BEGIN SOURCE INFORMATION

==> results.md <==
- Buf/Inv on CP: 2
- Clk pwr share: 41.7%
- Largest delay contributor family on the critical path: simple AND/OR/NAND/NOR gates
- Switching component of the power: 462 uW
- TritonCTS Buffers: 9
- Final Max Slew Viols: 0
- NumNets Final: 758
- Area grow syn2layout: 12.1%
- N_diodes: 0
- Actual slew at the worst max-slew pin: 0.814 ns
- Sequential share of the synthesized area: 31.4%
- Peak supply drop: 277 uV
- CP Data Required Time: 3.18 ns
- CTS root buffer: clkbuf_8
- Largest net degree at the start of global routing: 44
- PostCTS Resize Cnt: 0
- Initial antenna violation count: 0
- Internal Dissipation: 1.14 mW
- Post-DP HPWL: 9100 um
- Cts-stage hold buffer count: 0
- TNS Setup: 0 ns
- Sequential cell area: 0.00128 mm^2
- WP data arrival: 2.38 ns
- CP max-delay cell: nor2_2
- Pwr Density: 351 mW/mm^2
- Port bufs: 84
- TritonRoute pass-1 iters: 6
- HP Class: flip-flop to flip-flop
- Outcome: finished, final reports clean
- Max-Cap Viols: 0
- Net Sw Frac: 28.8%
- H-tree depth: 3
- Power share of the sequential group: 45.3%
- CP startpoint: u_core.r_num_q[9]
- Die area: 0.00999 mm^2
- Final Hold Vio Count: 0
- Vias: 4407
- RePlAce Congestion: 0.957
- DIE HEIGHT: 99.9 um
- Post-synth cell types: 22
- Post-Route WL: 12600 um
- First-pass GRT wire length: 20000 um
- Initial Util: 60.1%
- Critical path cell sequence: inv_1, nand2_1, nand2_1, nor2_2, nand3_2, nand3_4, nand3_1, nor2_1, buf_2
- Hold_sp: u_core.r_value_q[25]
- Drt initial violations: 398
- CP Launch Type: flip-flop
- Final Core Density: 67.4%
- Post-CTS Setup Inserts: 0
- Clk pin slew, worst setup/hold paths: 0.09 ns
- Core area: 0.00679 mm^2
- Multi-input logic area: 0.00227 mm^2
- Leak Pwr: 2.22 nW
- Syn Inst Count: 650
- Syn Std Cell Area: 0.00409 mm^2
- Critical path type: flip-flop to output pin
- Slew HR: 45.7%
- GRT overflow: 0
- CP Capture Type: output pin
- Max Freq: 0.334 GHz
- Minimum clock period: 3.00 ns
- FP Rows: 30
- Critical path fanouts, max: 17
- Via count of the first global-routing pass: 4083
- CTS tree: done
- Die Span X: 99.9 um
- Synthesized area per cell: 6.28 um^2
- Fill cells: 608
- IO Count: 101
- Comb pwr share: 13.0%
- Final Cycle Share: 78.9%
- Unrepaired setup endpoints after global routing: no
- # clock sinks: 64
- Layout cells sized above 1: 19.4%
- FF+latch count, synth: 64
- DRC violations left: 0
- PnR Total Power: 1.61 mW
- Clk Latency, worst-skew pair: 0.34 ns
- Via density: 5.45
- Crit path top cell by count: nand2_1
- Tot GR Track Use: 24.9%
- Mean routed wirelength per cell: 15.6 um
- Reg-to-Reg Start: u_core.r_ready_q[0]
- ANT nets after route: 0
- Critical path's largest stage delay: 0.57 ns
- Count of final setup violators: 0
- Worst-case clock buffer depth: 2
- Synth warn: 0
### src/rtl/time_display_scanner.sv
// Scans a frame-atomic snapshot of the time onto a 4-digit common-anode
// seven-segment display, showing HH.MM or MM.SS.
module time_display_scanner
  import display_pkg::*;
#(
  parameter int REFRESH_DIV = 50000
) (
  input  logic       clk,
  input  logic       reset,
  input  logic [4:0] Hours,
  input  logic [5:0] Minutes,
  input  logic [5:0] Seconds,
  input  logic       Mode,
  output logic [3:0] Anodes,
  output logic [6:0] Segments,
  output logic       DecimalPoint
);

  localparam int CNT_W = (REFRESH_DIV > 1) ? $clog2(REFRESH_DIV) : 1;
  localparam logic [CNT_W-1:0] CNT_LAST  = CNT_W'(REFRESH_DIV - 1);
  localparam digit_idx_t       IDX_LAST  = digit_idx_t'(DIGIT_COUNT - 1);

  logic [CNT_W-1:0] cnt_q, cnt_d;
  digit_idx_t       idx_q, idx_d;
  logic             blank_q, blank_d;
  snapshot_t        snap_q, snap_d;
  logic [3:0]       anodes_q, anodes_d;
  logic [6:0]       segments_q, segments_d;
  logic             dp_q, dp_d;

  logic       tick;
  logic       frame_start;
  logic [5:0] left_limit;
  logic [3:0] l_tens, l_ones, r_tens, r_ones;
  logic       l_ok, r_ok;
  logic [3:0] digit;
  logic       digit_ok;

  assign left_limit = snap_q.left_is_min ? MINSEC_MAX : HOURS_MAX;

  two_digit_bcd u_left_bcd (
    .value    (snap_q.left),
    .limit    (left_limit),
    .tens     (l_tens),
    .ones     (l_ones),
    .in_range (l_ok)
  );

  two_digit_bcd u_right_bcd (
    .value    (snap_q.right),
    .limit    (MINSEC_MAX),
    .tens     (r_tens),
    .ones     (r_ones),
    .in_range (r_ok)
  );

  always_comb begin
    tick        = (cnt_q == CNT_LAST);
    frame_start = tick && (idx_q == IDX_LAST);
    cnt_d       = tick ? '0 : cnt_q + CNT_W'(1);
    idx_d       = tick ? idx_q + digit_idx_t'(1) : idx_q;
    // The index resets to the last slot, so the first tick is always a frame start
    blank_d     = tick ? 1'b0 : blank_q;

    snap_d = snap_q;
    if (frame_start) begin
      snap_d.left        = Mode ? Minutes : {1'b0, Hours};
      snap_d.right       = Mode ? Seconds : Minutes;
      snap_d.sec_lsb     = Seconds[0];
      snap_d.left_is_min = Mode;
    end

    digit    = r_ones;
    digit_ok = r_ok;
    case (idx_q)
      2'd0: begin digit = r_ones; digit_ok = r_ok; end
      2'd1: begin digit = r_tens; digit_ok = r_ok; end
      2'd2: begin digit = l_ones; digit_ok = l_ok; end
      2'd3: begin digit = l_tens; digit_ok = l_ok; end
      default: begin digit = r_ones; digit_ok = r_ok; end
    endcase

    anodes_d   = blank_q ? 4'b1111 : ~(4'b0001 << idx_q);
    segments_d = blank_q ? SEG_BLANK : seg_decode(digit, digit_ok);
    dp_d       = ~(!blank_q && (idx_q == 2'd2) && !snap_q.sec_lsb);
  end

  always_ff @(posedge clk) begin
    if (reset) begin
      cnt_q      <= '0;
      idx_q      <= IDX_LAST;
      blank_q    <= 1'b1;
      snap_q     <= '0;
      anodes_q   <= 4'b1111;
      segments_q <= SEG_BLANK;
      dp_q       <= 1'b1;
    end else begin
      cnt_q      <= cnt_d;
      idx_q      <= idx_d;
      blank_q    <= blank_d;
      snap_q     <= snap_d;
      anodes_q   <= anodes_d;
      segments_q <= segments_d;
      dp_q       <= dp_d;
    end
  end

  assign Anodes       = anodes_q;
  assign Segments     = segments_q;
  assign DecimalPoint = dp_q;

endmodule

END SOURCE INFORMATION

__WHAT NEEDS TO BE DONE__. Referring to the material above, set down exactly the lines between the line with "- CTS root buffer: clkbuf_8" and the line with "- CP startpoint: u_core.r_num_q[9]", inclusive, and no other lines.

__WRITTEN RESPONSE__.
- CTS root buffer: clkbuf_8
- Largest net degree at the start of global routing: 44
- PostCTS Resize Cnt: 0
- Initial antenna violation count: 0
- Internal Dissipation: 1.14 mW
- Post-DP HPWL: 9100 um
- Cts-stage hold buffer count: 0
- TNS Setup: 0 ns
- Sequential cell area: 0.00128 mm^2
- WP data arrival: 2.38 ns
- CP max-delay cell: nor2_2
- Pwr Density: 351 mW/mm^2
- Port bufs: 84
- TritonRoute pass-1 iters: 6
- HP Class: flip-flop to flip-flop
- Outcome: finished, final reports clean
- Max-Cap Viols: 0
- Net Sw Frac: 28.8%
- H-tree depth: 3
- Power share of the sequential group: 45.3%
- CP startpoint: u_core.r_num_q[9]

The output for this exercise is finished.